*Assigned task*.
Collect the lines of the entries where "else" shows up.

+++++

File: config.mk
export PLATFORM = sky130hd
export DESIGN_NAME = rx_len_guard
export DESIGN_NICKNAME = d
export VERILOG_FILES = /design/src/rtl/rxlg_pkg.sv /design/src/rtl/rxlg_beat_track.sv /design/src/rtl/rxlg_over_track.sv /design/src/rtl/rxlg_verdict.sv /design/src/rtl/rx_len_guard.sv
export SDC_FILE = /design/constraint.sdc
export NUM_CORES = 1
export LEC_CHECK = 0
export BUFFER_PORTS_ARGS = -buffer_cell sky130_fd_sc_hd__buf_2
export CORE_AREA = 8 8 90 92
export CTS_CLUSTER_SIZE = 25
export DETAILED_ROUTE_END_ITERATION = 10
export DIE_AREA = 0 0 98 100
export GPL_TIMING_DRIVEN = 0
export SETUP_SLACK_MARGIN = 0.4
export SYNTH_ARGS = -nofsm -noshare
export SYNTH_HDL_FRONTEND = slang
export SYNTH_SLANG_ARGS = --single-unit
File: constraint.sdc
create_clock -name clk -period 10.6 [get_ports clk]
set_clock_uncertainty 0.05 [all_clocks]
set_input_delay 1.59 -clock clk [delete_from_list [all_inputs] [get_ports clk]]
set_output_delay 1.59 -clock clk [all_outputs]
set_load 0.005 [all_outputs]
File: src/rtl/rxlg_pkg.sv
package rxlg_pkg;
   // Customary limit values for standard frames
   localparam int unsigned RXLG_TYPICAL_MAX = 1518;
   localparam int unsigned RXLG_TYPICAL_MIN = 64;

   typedef enum logic [1:0] {
      VERDICT_NONE = 2'b00,
      VERDICT_KEEP = 2'b01,
      VERDICT_DROP = 2'b10
   } verdict_e;
endpackage

File: src/rtl/rxlg_beat_track.sv
module rxlg_beat_track #(
   parameter int unsigned LEN_W    = 16,
   parameter bit          SATURATE = 1'b1
) (
   input  logic             clk,
   input  logic             rst_n,
   input  logic             byte_vld,
   input  logic             frm_first,
   input  logic             frm_last,
   output logic             accept,
   output logic             last_beat,
   output logic [LEN_W-1:0] cnt_nx
);
   localparam logic [LEN_W-1:0] CNT_TOP = {LEN_W{1'b1}};

   logic             open_q;
   logic [LEN_W-1:0] cnt_q;
   logic [LEN_W-1:0] base;

   assign accept    = byte_vld && (frm_first || open_q);
   assign last_beat = accept && frm_last;
   assign base      = frm_first ? '0 : cnt_q;

   generate
      if (SATURATE) begin : g_sat
         assign cnt_nx = (base == CNT_TOP) ? base : base + 1'b1;
      end else begin : g_wrap
         assign cnt_nx = base + 1'b1;
      end
   endgenerate

   always_ff @(posedge clk) begin
      if (!rst_n) begin
         open_q <= 1'b0;
         cnt_q  <= '0;
      end else if (accept) begin
         open_q <= !frm_last;
         cnt_q  <= frm_last ? '0 : cnt_nx;
      end
   end
endmodule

+++++

*Answer to this exercise*.
      end else begin : g_wrap
      end else if (accept) begin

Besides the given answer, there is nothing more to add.